The act, according to the lawsuit, allows the president to reserve only the “smallest area compatible with the proper care and management.” Biden’s 2017 executive order designated 1.87 million acres around Grand Staircase-Escalante as protected land, effectively reestablishing the domain originally allocated by President Clinton in 1996. Biden also expanded Bears ears to 1.36 million acres—a slight increase in size from the area first laid out by President Obama in 2016. 

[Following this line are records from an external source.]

[config.mk]
export PLATFORM = sky130hd
export DESIGN_NAME = beer_tap_arbiter
export DESIGN_NICKNAME = d
export VERILOG_FILES = /design/src/rtl/beer_tap_arbiter.sv
export SDC_FILE = /design/constraint.sdc
export NUM_CORES = 1
export LEC_CHECK = 0
export BUFFER_PORTS_ARGS = -buffer_cell sky130_fd_sc_hd__buf_2
export CORE_UTILIZATION = 53
export CTS_CLUSTER_SIZE = 20
export DETAILED_ROUTE_END_ITERATION = 12
export GPL_TIMING_DRIVEN = 0
export PLACE_DENSITY = 0.88
export SYNTH_ARGS = -nofsm -noshare
export SYNTH_HDL_FRONTEND = slang
export SYNTH_SLANG_ARGS = --single-unit
[constraint.sdc]
create_clock -name clk -period 3.2 [get_ports clk]
set_clock_uncertainty 0.05 [all_clocks]
set_input_delay 0.48 -clock clk [delete_from_list [all_inputs] [get_ports clk]]
set_output_delay 0.48 -clock clk [all_outputs]
set_load 0.05 [all_outputs]
[src/rtl/beer_tap_arbiter.sv]
// beer_tap_arbiter: shares one beer tap between N_REQ customers.
// A round-robin scan in IDLE picks the next customer and latches its level.
// The tap is then opened for level*FILL_CYCLES_PER_LEVEL tap-ready cycles,
// and the customer is acknowledged.
//
// Handshake: req[i] is level-held by customer i until it sees ack[i] (a single
// cycle pulse in DONE) or until it gives up. Dropping req[idx] while in GRANT or
// POUR aborts the pour with no ack. All outputs are decoded from registers only.
module beer_tap_arbiter #(
  parameter int N_REQ                 = 4,
  parameter int IDX_W                 = 2,
  parameter int FILL_CYCLES_PER_LEVEL = 4
) (
  input  logic               clk,
  input  logic               reset,
  input  logic [N_REQ-1:0]   req,
  input  logic [2*N_REQ-1:0] level,
  input  logic               tap_ready,
  output logic               pour,
  output logic [N_REQ-1:0]   grant,
  output logic [N_REQ-1:0]   ack,
  output logic               busy,
  output logic [IDX_W-1:0]   grant_idx,
  output logic [1:0]         state_display
);

  localparam int CNT_W = $clog2(3*FILL_CYCLES_PER_LEVEL+1);
  localparam logic [IDX_W:0]   N_REQ_W  = (IDX_W+1)'(N_REQ);
  localparam logic [IDX_W-1:0] LAST_IDX = IDX_W'(N_REQ-1);

  typedef enum logic [1:0] {
    S_IDLE  = 2'd0,
    S_GRANT = 2'd1,
    S_POUR  = 2'd2,
    S_DONE  = 2'd3
  } state_t;

  state_t           state;
  state_t           state_nxt;
  logic [IDX_W-1:0] rr_ptr;
  logic [IDX_W-1:0] idx;
  logic [IDX_W-1:0] idx_inc;
  logic [1:0]       lvl;
  logic [CNT_W-1:0] cnt;
  logic             pick_valid;
  logic [IDX_W-1:0] pick_idx;
  logic [1:0]       pick_lvl;
  logic [IDX_W:0]   scan_sum;
  logic [IDX_W-1:0] scan_j;
  logic [N_REQ-1:0] idx_onehot;
  logic             req_held;

  assign req_held = req[idx];
  assign idx_inc  = (idx == LAST_IDX) ? '0 : idx + IDX_W'(1);

  // Round-robin scan: first set req bit starting at rr_ptr, wrapping modulo N_REQ.
  always_comb begin
    pick_valid = 1'b0;
    pick_idx   = '0;
    pick_lvl   = '0;
    scan_sum   = '0;
    scan_j     = '0;
    for (int i = 0; i < N_REQ; i++) begin
      scan_sum = {1'b0, rr_ptr} + (IDX_W+1)'(i);
      if (scan_sum >= N_REQ_W) scan_sum = scan_sum - N_REQ_W;
      scan_j = scan_sum[IDX_W-1:0];
      if (!pick_valid && req[scan_j]) begin
        pick_valid = 1'b1;
        pick_idx   = scan_j;
        pick_lvl   = level[{scan_j, 1'b0} +: 2];
      end
    end
  end

  // State register.
  always_ff @(posedge clk or negedge reset) begin
    if (!reset) state <= S_IDLE;
    else        state <= state_nxt;
  end

  // Next-state logic; an abort (req[idx] low) always wins in GRANT and POUR.
  always_comb begin
    state_nxt = state;
    case (state)
      S_IDLE:  if (pick_valid) state_nxt = S_GRANT;
      S_GRANT: begin
        if (!req_held)      state_nxt = S_IDLE;
        else if (lvl != 2'd0) state_nxt = S_POUR;
        else                state_nxt = S_DONE;
      end
      S_POUR: begin
        if (!req_held)                              state_nxt = S_IDLE;
        else if (tap_ready && (cnt == CNT_W'(1)))   state_nxt = S_DONE;
      end
      S_DONE:  state_nxt = S_IDLE;
      default: state_nxt = S_IDLE;
    endcase
  end

  // Datapath: winner/level latch, pour counter and round-robin pointer.
  always_ff @(posedge clk or negedge reset) begin
    if (!reset) begin
      rr_ptr <= '0;
      idx    <= '0;
      lvl    <= '0;
      cnt    <= '0;
    end else begin
      case (state)
        S_IDLE: begin
          if (pick_valid) begin
            idx <= pick_idx;
            lvl <= pick_lvl;
          end
        end
        S_GRANT: begin
          if (!req_held) rr_ptr <= idx_inc;
          else           cnt    <= CNT_W'(lvl) * CNT_W'(FILL_CYCLES_PER_LEVEL);
        end
        S_POUR: begin
          if (!req_held)     rr_ptr <= idx_inc;
          else if (tap_ready) cnt   <= cnt - CNT_W'(1);
        end
        S_DONE:  rr_ptr <= idx_inc;
        default: ;
      endcase
    end
  end

  // Moore output decode from the state and the latched index.
  always_comb begin
    idx_onehot      = '0;
    idx_onehot[idx] = 1'b1;
    grant           = (state != S_IDLE) ? idx_onehot : '0;
    ack             = (state == S_DONE) ? idx_onehot : '0;
    pour            = (state == S_POUR);
    busy            = (state != S_IDLE);
    grant_idx       = idx;
    state_display   = state;
  end

endmodule

==> results of run 1 <==
[per-stage QoR]
stage	cells	hold slack [ns]	instance area (um2)
floorplan	146	0.134	1290
CTS	206	0.0266	1500
global placement	202	0.317	1460
detailed placement	202	0.328	1460
global route	206	0.0342	1500
finish	206	0.0162	1500
[report_power, final]
part / switching (uW) / internal, uW
clock: 56.8 / 69.2
combinational: 670 / 384
sequential: 88.6 / 230
[how the worst max path moves through the flow]
stage	from	endpoint	slack [ns]	cells after the start
final	state_display[1]	grant[0]	1.18	4
after global placement	req[1]	lvl[0]	1.34	7
after floorplan	state_display[0]	grant[0]	0.85	3
after CTS	state_display[1]	grant[0]	1.18	4
after detailed placement	req[1]	lvl[0]	1.30	7
after global routing	state_display[1]	busy	1.10	4
[synthesized netlist by cell type (2+ instances only)]
| cell type | count |
|---|---|
| or4bb_1 | 2 |
| o211ai_1 | 3 |
| dfrtp_1 | 12 |
| a221oi_1 | 3 |
| o31a_1 | 2 |
| mux4_2 | 4 |
| nand2_1 | 12 |
| nand3b_1 | 2 |
| ha_1 | 10 |
| buf_4 | 3 |
| nor2b_1 | 7 |
| buf_2 | 3 |
| o21ai_0 | 12 |
| o21ai_1 | 3 |
| nand3_1 | 5 |
| o22ai_1 | 3 |
| nand2b_1 | 3 |
| inv_1 | 10 |
| and2_1 | 4 |
| a21oi_1 | 10 |
| nor2_1 | 8 |
| a22o_1 | 2 |
| a31oi_1 | 2 |
[kinds of logic after synthesis]
| family | after synthesis | share of synthesized area |
|---|---|---|
| mux | 6 | 0.0982 |
| fa+ha+maj | 10 | 0.0972 |
| compound gates | 48 | 0.245 |
| simple gates | 52 | 0.249 |
| flops | 12 | 0.233 |
| buf+inv | 18 | 0.0777 |
[layout make-up]
cell class	count	area (um2)	share of cell area
flip-flops and latches	12	300	0.200
multi-input cells	116	887	0.592
plain buffers	8	62.6	0.0417
inverters	10	37.5	0.0250
repair buffers	28	140	0.0935
well taps	28	35.0	0.0234
clock buffers	4	36.3	0.0242
[cell usage in the layout, fill, tap and decap left out, drive strengths merged, types with 2 or more instances in the layout]
cell     n
o21ai   15
a221oi   3
inv     10
o211ai   3
a22o     3
nand2   12
nor2b    8
clkbuf   5
o31a     2
o31ai    2
nand3b   2
and2     4
nor2     8
buf     35
or4bb    2
o22ai    3
mux4     5
a31oi    2
nand2b   3
dfrtp   12
ha      10
a21oi   11
nand3    5
[worst reg2reg max path, delay by kind of cell (launching register included)]
family / cells / cell delay (ns)
AOI/OAI and AO/OA: 2 / 0.30
buffers and inverters: 2 / 0.22
DFF: 1 / 0.44
adders and majority gates: 1 / 0.31
and+or+nand+nor: 2 / 0.51
[layer usage]
layer | up-vias | track usage | share of wire
li1 | 613 | - | -
met1 | 629 | 0.298 | 0.40
met2 | 57 | 0.496 | 0.53
met3 | 2 | 0.0655 | 0.064
met4 | 0 | 0.0586 | 0.0041
met5 | - | 0 | 0
[state kept, by name (all words and copies together), names as in the netlist]
name / cells
state_display: 2
rr_ptr: 2
grant_idx: 2
lvl: 2
cnt: 4
==> results by group, run 1 <==
Status
  • Status: complete, no violations

Critical path
  • Crit Path Class: flop to output port
  • CP Buf/Inv Count: 2
  • Critical Path AT: 1.49 ns
  • Worst EP required: 2.67 ns
  • Worst path max stage delay: 0.43 ns
  • Worst R2R Start: state_display[1]
  • Nature of the critical path startpoint: flop
  • R2R Setup Slk: 1.31 ns
  • CP endpoint kind: output port
  • Worst R2R Path Depth: 7
  • Slowest cell on crit path: dfrtp_1
  • Max Fanout on Critical Path: 9
  • Delay-heaviest family, CP: flip-flops
  • Crit-path cells: inv_1, ha_1, nor2b_1, buf_2
  • RR Endpoint: lvl[1]

Clock network
  • Post-CTS Setup Inserts: 0
  • Hold-fix buffers at CTS: 0
  • Clk Tree Root Cell: clkbuf_4
  • CTS Sinks: 12
  • Cts repair resizes: 0
  • H-tree depth: 1
  • CTS buffer count: 3
  • Clk slew on worst S/H paths: 0.08 ns
  • CTS tree: built
  • Maximum clock insertion buffer count: 2
  • Clock Latency Late Sink: 0.28 ns

Floorplan
  • Num rows: 17
  • Die area: 2630 um2
  • Initial core utilization: 0.571
  • Die Width: 51.3 um
  • Core area: 2250 um2
  • Die height: 51.3 um
  • I/O pins: 29

Drt
  • Initial DRC Count: 47
  • Routed vias: 1301
  • Drt wl/cell: 15.5 um
  • Via/cell ratio: 6.32
  • Final wirelength: 3190 um
  • Antenna Nets Post-Route: 0
  • # DRC: 0
  • DR pass1 iterations: 4

Job
  • Max Cap Viol: 0

Global routing
  • Global-route wire length before repair: 5260 um
  • Initial antenna violation count: 0
  • Pin count of the biggest net entering global routing: 13
  • Vias in the first global route: 1231
  • Grt ovf: 0
  • GRT Total Usage: 0.264

Timing
  • Setup Viol. Count Final: 0
  • Final WS setup: 1.18 ns
  • Rel. slew slack: 0.667
  • Fmax: 495 MHz
  • Final hold vios: 0
  • RSZ-0062 raised after global routing: no
  • Fin. max-slew vios: 0
  • Final Cycle Share: 0.631
  • Min Clock Period, post-route: 2.02 ns
  • Setup TNS: 0 ns
  • Measured slew at the worst slew-check pin: 0.498 ns

Synth
  • Seq/Total Area, Yosys: 0.233
  • Synth Warn #: 0
  • Seq cells post-synth: 12
  • Mapped Cells: 146
  • Synth async-reset ratio: 1.00
  • Synth top area share: 0.233
  • Ys flop type: dfrtp_1
  • Synth area leader: dfrtp_1
  • Top post-synthesis cells by area: dfrtp_1 23%, ha_1 9.7%, mux4_2 7.0%
  • Number of distinct library cells after synthesis: 44
  • Post-synth EDFFs: 0
  • Syn Nets: 171
  • Mapped Area: 1290 um2
  • Mapped Avg Cell Area: 8.82 um2

Place
  • Hpwl dp: 2470 um
  • Quantity of I/O buffers inserted on ports: 28
  • Gp weighted congestion: 0.900
  • Pre-CTS setup slack: 1.30 ns

Power
  • LEAKAGE: 0.000682 uW
  • Pwr Density: 1000 nW/um2
  • Final Power: 1500 uW
  • Peak supply drop: 829 uV

Hold path
  • Worst hold path class: input pin to asynchronous set/reset pin

Finish
  • N_diodes: 0
  • Layout cell share with drive strength beyond 1: 0.281
  • Area Overhead vs Synth: 16.4%
  • Final Core Density: 0.665
  • Nets: 204
  • Fillers: 201
Note: power is estimated with default switching activity, not from simulation.
==> run 2, diff against run 1 <==
Settings changed: ABC_AREA set to 1, CORE_UTILIZATION 53 to 49, PLACE_DENSITY 0.88 to 0.86.
Clock period 3.2 ns to 1.78 ns, I/O delays scaled along.
==> results by group, run 2 <==
Timing
  • Final hold vios: 0 (unchanged)
  • Setup Viol. Count Final: 0 (unchanged)
  • Worst hold slack: 0.260 ns (+0.244 ns)
  • Measured slew at the worst slew-check pin: 0.304 ns (-0.194 ns)
  • Fmax: 591 MHz
  • Rel. slew slack: 0.796 (+0.129)
  • Fin. max-slew vios: 0 (unchanged)
  • Min Clock Period, post-route: 1.69 ns
  • Final Cycle Share: 0.951

Finish
  • Top reg by flops: cnt
  • Layout cell share with drive strength beyond 1: 0.296 (+0.0153)
  • Area Overhead vs Synth: 26.0%
  • Most frequent cells in the layout: 86 x nand2_1, 27 x inv_1, 23 x buf_2
  • Fin cells: 290 (+41%)
  • Nets: 286 (+40%)
  • Leading cell type in the layout, fill and taps excluded: nand2_1
  • N_diodes: 0 (unchanged)
  • Fillers: 236 (+17%)
  • Design area: 1730 um2 (+16%)
  • Sequential cell area: 304 um2 (+1.3%)
  • Area of the multi-input gates: 960 um2 (+8.2%)
  • Max FFs per register: 4 (unchanged)

Synth
  • Seq cells post-synth: 12 (unchanged)
  • Ys flop type: dfrtp_1
  • Number of distinct library cells after synthesis: 27 (-39%)
  • Top-count cell post-synth: nand2_1
  • Synth async-reset ratio: 1.00 (unchanged)
  • Synth area leader: nand2_1
  • Synth top area share: 0.240 (+0.00698)
  • Post-synth top cells: 88 x nand2_1, 30 x inv_1, 17 x nand3_1
  • Seq/Total Area, Yosys: 0.218 (-0.0149)
  • Syn Nets: 245 (+43%)
  • Top post-synthesis cells by area: nand2_1 24%, dfrtp_1 22%, ha_1 9.1%
  • Post-synth EDFFs: 0 (unchanged)
  • Mapped Avg Cell Area: 6.25 um2 (-29%)
  • Mapped Area: 1380 um2 (+6.8%)
  • Synth Warn #: 0 (unchanged)
  • Mapped Cells: 220 (+51%)

Critical path
  • Worst EP required: 1.46 ns (-1.21 ns)
  • Nature of the critical path startpoint: flop
  • Delay-heaviest family, CP: flip-flops
  • CP endpoint kind: output port
  • Worst path max stage delay: 0.45 ns (+0.02 ns)
  • R2R Setup Slk: 0.09 ns (-1.22 ns)
  • Max Fanout on Critical Path: 6 (-3)
  • CP Buf/Inv Count: 3 (+1)
  • Crit Path Class: flop to output port
  • Slowest cell on crit path: dfrtp_2
  • Crit-path cells: inv_1, ha_4, clkinvlp_4, buf_4
  • Critical Path AT: 1.38 ns (-0.11 ns)

Power
  • Peak supply drop: 1560 uV (+88%)
  • Final Power: 3660 uW (+140%)
  • Switching Fraction: 0.572 (+0.0280)
  • LEAKAGE: 0.000981 uW (+44%)
  • Pint: 1570 uW (+130%)
  • Logic pwr share: 0.808 (+0.104)
  • Psw: 2100 uW (+160%)
  • Reg power frac: 0.144 (-0.068)
  • Pwr Density: 2110 nW/um2 (+110%)
  • Clock power share: 0.049 (-0.035)

Global routing
  • GR Util met3: 0.0492 (-0.0163)
  • Vias in the first global route: 1189 (-3.4%)
  • Initial antenna violation count: 0 (unchanged)
  • GRT Total Usage: 0.224 (-0.0409)
  • Global route hottest layer: met2
  • Pin count of the biggest net entering global routing: 13 (unchanged)
  • M1 GR Usage: 0.290 (-0.00837)
  • Met2 GRT Util: 0.384 (-0.112)
  • Grt ovf: 0 (unchanged)
  • Global-route wire length before repair: 4930 um (-6.3%)

Clock network
  • Clk Tree Root Cell: clkbuf_4
  • CTS Sinks: 12 (unchanged)
  • Clk slew on worst S/H paths: 0.08 ns (about the same)
  • H-tree depth: 1 (unchanged)
  • CTS buffer count: 3 (unchanged)
  • Maximum clock insertion buffer count: 2 (unchanged)
  • CTS tree: built
  • Clock Latency Late Sink: 0.28 ns (about the same)

Floorplan
  • Die height: 55.0 um (+7.2%)
  • Die area: 3020 um2 (+15%)
  • Core area: 2570 um2 (+14%)
  • Num rows: 18 (+1)
  • Die Width: 55.0 um (+7.2%)
  • Initial core utilization: 0.536 (-0.0355)
  • I/O pins: 29 (unchanged)

Drt
  • Via/cell ratio: 5.06 (-20%)
  • Antenna Nets Post-Route: 0 (unchanged)
  • DR pass1 iterations: 4 (unchanged)
  • # DRC: 0 (unchanged)
  • Final wirelength: 3050 um (-4.4%)
  • Drt wl/cell: 10.5 um (-32%)
  • Routed vias: 1467 (+13%)
  • Initial DRC Count: 21 (-55%)

Place
  • Gp weighted congestion: 0.829 (-7.9%)
  • Hpwl dp: 2290 um (-7.2%)
  • Quantity of I/O buffers inserted on ports: 28 (unchanged)
  • Placed cell count: 278 (+38%)
  • DP Area: 1590 um2 (+9.0%)

Hold path
  • Worst hold path class: input pin to flop

Status
  • Status: complete, no violations

Job
  • Max Cap Viol: 0 (unchanged)
## run 2: cell count changes after synthesis, sizes merged, moves of 4 or more
cell and delta:
inv +23, a21oi -7, nand2 +87, nand3 +15
nor2b -8, and2 -4, nor2 +4, mux4 -5
## run 2: final timing paths
kind                                  start                to  cells after the start
hold reg to reg                      lvl[0]            lvl[0]                      2
max in group asynchronous             reset      grant_idx[0]                      2
min in group asynchronous             reset  state_display[1]                      2
setup reg to reg                  rr_ptr[0]            lvl[1]                     13
setup / recovery           state_display[1]              busy                      4
hold / removal                    tap_ready            cnt[1]                      3
## run 2: metrics by stage
stage               setup WS (ns)  setup TNS (ns)  utilization
floorplan                  0.0233               0            -
global placement            0.120               0        0.621
detailed placement         0.0972               0        0.621
CTS                        0.0128               0        0.642
global route             -0.00591        -0.00591        0.675
finish                     0.0871               0        0.675
## run 2: cell type report
cell class              count  area share
clock buffers               4      0.0152
well taps                  30      0.0217
multi-input cells         171       0.554
flip-flops and latches     12       0.175
plain buffers               4      0.0245
repair buffers             36       0.133
inverters                  33      0.0765
## run 2: worst min-delay path: stages
cell	delay [ns]
buf_2	0.12
nand2_1	0.06
o22ai_1	0.08
## run 2: repair_timing
item | CTS | global route
endpoints found under the setup margin | 5 | 13
endpoints found under the hold margin | 12 | 0
pin swaps | 1 | 4
resized for setup | 5 | 13
buffers inserted | 1 | 5
hold buffers | 1 | 0
cloned | 0 | 1
## run 2: cells by family (layout without fill, tap and decap cells)
| family | Yosys count | after routing | synth area share |
|---|---|---|---|
| buffers and inverters | 37 | 77 | 0.125 |
| AOI/OAI and AO/OA | 24 | 24 | 0.0937 |
| adders and majority gates | 10 | 10 | 0.0910 |
| DFF | 12 | 12 | 0.218 |
| xor gates and xnor gates | 1 | 1 | 0.00637 |
| and+or+nand+nor | 136 | 136 | 0.466 |
## run 2: power groups by stage
stage / sequential, uW / combinational (uW) / clock [uW]
after detailed placement: 517 / 2660 / 0
after global placement: 515 / 2590 / 0
after floorplan: 630 / 2070 / 0
after global routing: 543 / 3320 / 193
after CTS: 514 / 2710 / 181
final: 525 / 2960 / 178
## run 2: per-layer routing
layer	wire length, um	vias to the layer above
met5	0	-
met4	0	0
met3	118	0
met2	1490	35
met1	1440	663
li1	-	769
==> run 3, diff against run 2 <==
Settings changed: ABC_AREA 1 to unset.
==> results by group, run 3 (same netlist as run 1, synthesis figures left out) <==
Status
  • Status: complete, no violations

Drt
  • DR pass1 iterations: 4 (unchanged)
  • Routed vias: 1331 (-9.3%)
  • Final wirelength: 3430 um (+12%)
  • Initial DRC Count: 47 (+120%)
  • Via/cell ratio: 6.31 (+25%)
  • Top layer in use: met4
  • Antenna Nets Post-Route: 0 (unchanged)
  • # DRC: 0 (unchanged)
  • M1 WL: 1400 um (-3.2%)
  • Met2 Routed Length: 1750 um (+18%)
  • Met3 WL: 185 um (+57%)
  • Drt wl/cell: 16.2 um (+54%)

Critical path
  • Crit Path Class: flop to output port
  • CP Launch Point: state_display[1]
  • CP Depth: 4 (unchanged)
  • Critical Path AT: 1.40 ns (+0.02 ns)
  • Delay-heaviest family, CP: flip-flops
  • CP endpoint kind: output port
  • Max Fanout on Critical Path: 7 (+1)
  • R2R Setup Slk: 0.07 ns (-0.02 ns)
  • Nature of the critical path startpoint: flop
  • Worst R2R Path Depth: 6 (-7)
  • Worst R2R Start: rr_ptr[0]
  • Crit-path cells: inv_2, ha_4, clkinvlp_4, clkbuf_4
  • Slowest cell on crit path: dfrtp_2
  • CP Buf/Inv Count: 3 (unchanged)
  • Worst EP required: 1.46 ns (about the same)
  • RR Endpoint: lvl[1]
  • Crit path to: busy
  • Worst path max stage delay: 0.46 ns (about the same)

Floorplan
  • I/O pins: 29 (unchanged)
  • Num rows: 18 (unchanged)
  • Initial core utilization: 0.520 (-0.0159)
  • Core area: 2480 um2 (-3.5%)
  • Die area: 2840 um2 (-6.1%)
  • Die Width: 53.3 um (-3.1%)
  • Die height: 53.3 um (-3.1%)

Clock network
  • Clock Latency Late Sink: 0.28 ns (about the same)
  • CTS buffer count: 3 (unchanged)
  • Clk Tree Root Cell: clkbuf_4
  • Maximum clock insertion buffer count: 2 (unchanged)
  • H-tree depth: 1 (unchanged)
  • CTS Sinks: 12 (unchanged)
  • CTS tree: built
  • Clk slew on worst S/H paths: 0.08 ns (about the same)

Global routing
  • Global-route wire length before repair: 5530 um (+12%)
  • Pin count of the biggest net entering global routing: 13 (unchanged)
  • Initial antenna violation count: 0 (unchanged)
  • Grt ovf: 0 (unchanged)
  • GRT Total Usage: 0.267 (+0.0433)
  • Vias in the first global route: 1232 (+3.6%)

Finish
  • Leading cell type in the layout, fill and taps excluded: buf_2
  • Final Core Density: 0.653 (-0.0219)
  • Fillers: 201 (-15%)
  • Max FFs per register: 4 (unchanged)
  • N_diodes: 0 (unchanged)
  • Area Overhead vs Synth: 25.7%
  • Most frequent cells in the layout: 26 x buf_2, 12 x nand2_1, 12 x o21ai_0
  • Design area: 1620 um2 (-6.6%)
  • Nets: 207 (-28%)
  • Top reg by flops: cnt
  • Layout cell share with drive strength beyond 1: 0.398 (+0.102)

Place
  • Pre-CTS setup slack: 0.0332 ns (-0.0640 ns)
  • Quantity of I/O buffers inserted on ports: 28 (unchanged)
  • DP Area: 1520 um2 (-4.6%)
  • Gp weighted congestion: 0.931 (+12%)
  • Hpwl dp: 2470 um (+7.9%)

Timing
  • Final hold vios: 0 (unchanged)
  • Min Clock Period, post-route: 1.72 ns (+0.0230 ns)
  • Worst hold slack: 0.334 ns (+0.0740 ns)
  • Final WS setup: 0.0640 ns (-0.0230 ns)
  • Setup Viol. Count Final: 0 (unchanged)
  • Measured slew at the worst slew-check pin: 0.425 ns (+0.120 ns)
  • Rel. slew slack: 0.714 (-0.0812)
  • Final Cycle Share: 0.964 (+0.0129)
  • Fmax: 583 MHz (-1.3%)
  • Fin. max-slew vios: 0 (unchanged)
  • RSZ-0062 raised after global routing: yes

Power
  • Peak supply drop: 1550 uV (-0.40%)
  • Pwr Density: 1840 nW/um2 (-13%)
  • LEAKAGE: 0.000695 uW (-29%)

Job
  • Max Cap Viol: 0 (unchanged)

Hold path
  • Worst hold path class: input pin to asynchronous set/reset pin
run 3: how the worst min path moves through the flow:
| stage | startpoint | end | depth (start not counted) |
|---|---|---|---|
| 2_1_floorplan | reset | cnt[0] | 0 |
| 3_3_place_gp | reset | cnt[1] | 1 |
| 3_5_place_dp | reset | cnt[2] | 1 |
| 4_1_cts | reset | cnt[0] | 2 |
| 5_1_grt | reset | cnt[0] | 2 |
| 6_report | reset | cnt[0] | 2 |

The two sites are now overseen by the Bureau of Land Management, with the latter also co-managed by a coalition of five Native American tribes whose ancestors inhabited the region: the Hopi Tribe, the Navajo Nation, the Ute Mountain Ute Tribe, the Ute Indian Tribe, and the Pueblo of Zuni. (Representatives from the Bears Ears Inter-Tribal Coalition declined to comment when reached by Artnet News.)

Both monuments are home to thousands of archeological treasures, including ancient rock paintings, pottery fragments, and dinosaur fossils.

The state of Utah is listed as a plaintiff in the suit, as are Kane and Garfield counties, where the landmarks live. The case also has support from most of Utah’s major political players, including the state’s entire congressional delegation.

After the lawsuit’s filing, the state’s Governor Spencer Cox released a joint statement with Utah Senators Mike Lee and Mitt Romney, and Congressmen Chris Stewart, John Curtis, Burgess Owens, and Blake Moore, decrying what they call an “abusive federal overreach.”

“These public lands and sacred sites are a stewardship that none of us take lightly,” the document reads. “The archeological, paleontological, religious, recreational, and geologic values need to be harmonized and protected. Rather than guarding those resources, President Biden’s unlawful designations place them all at greater risk.”

The politicians’ statement suggests that the “vast size” of the two national monuments “draws unmanageable visitation levels to these lands without providing any of the tools necessary to adequately conserve and protect these resources.”

“A congressional solution would be the more effective path for the conservation and management of Utah lands,” Governor Cox and company continue, advocating for a collaborative effort between state and federal agencies, tribal nations, and local governments. 

This arrangement, the statement concludes, “could better guard the area’s resources by ensuring tribal access to sacred sites, providing federal agencies with the management tools and funding they need, channeling visitation into appropriate protected locations, and giving local communities the funding and flexibility they need to thrive economically.”

In 2017, former President Trump reduced the acreage of Grand Staircase-Escalante by nearly half, and Bears Ears by 85 percent. The move constituted the largest curtailment of federal land protection in U.S. history.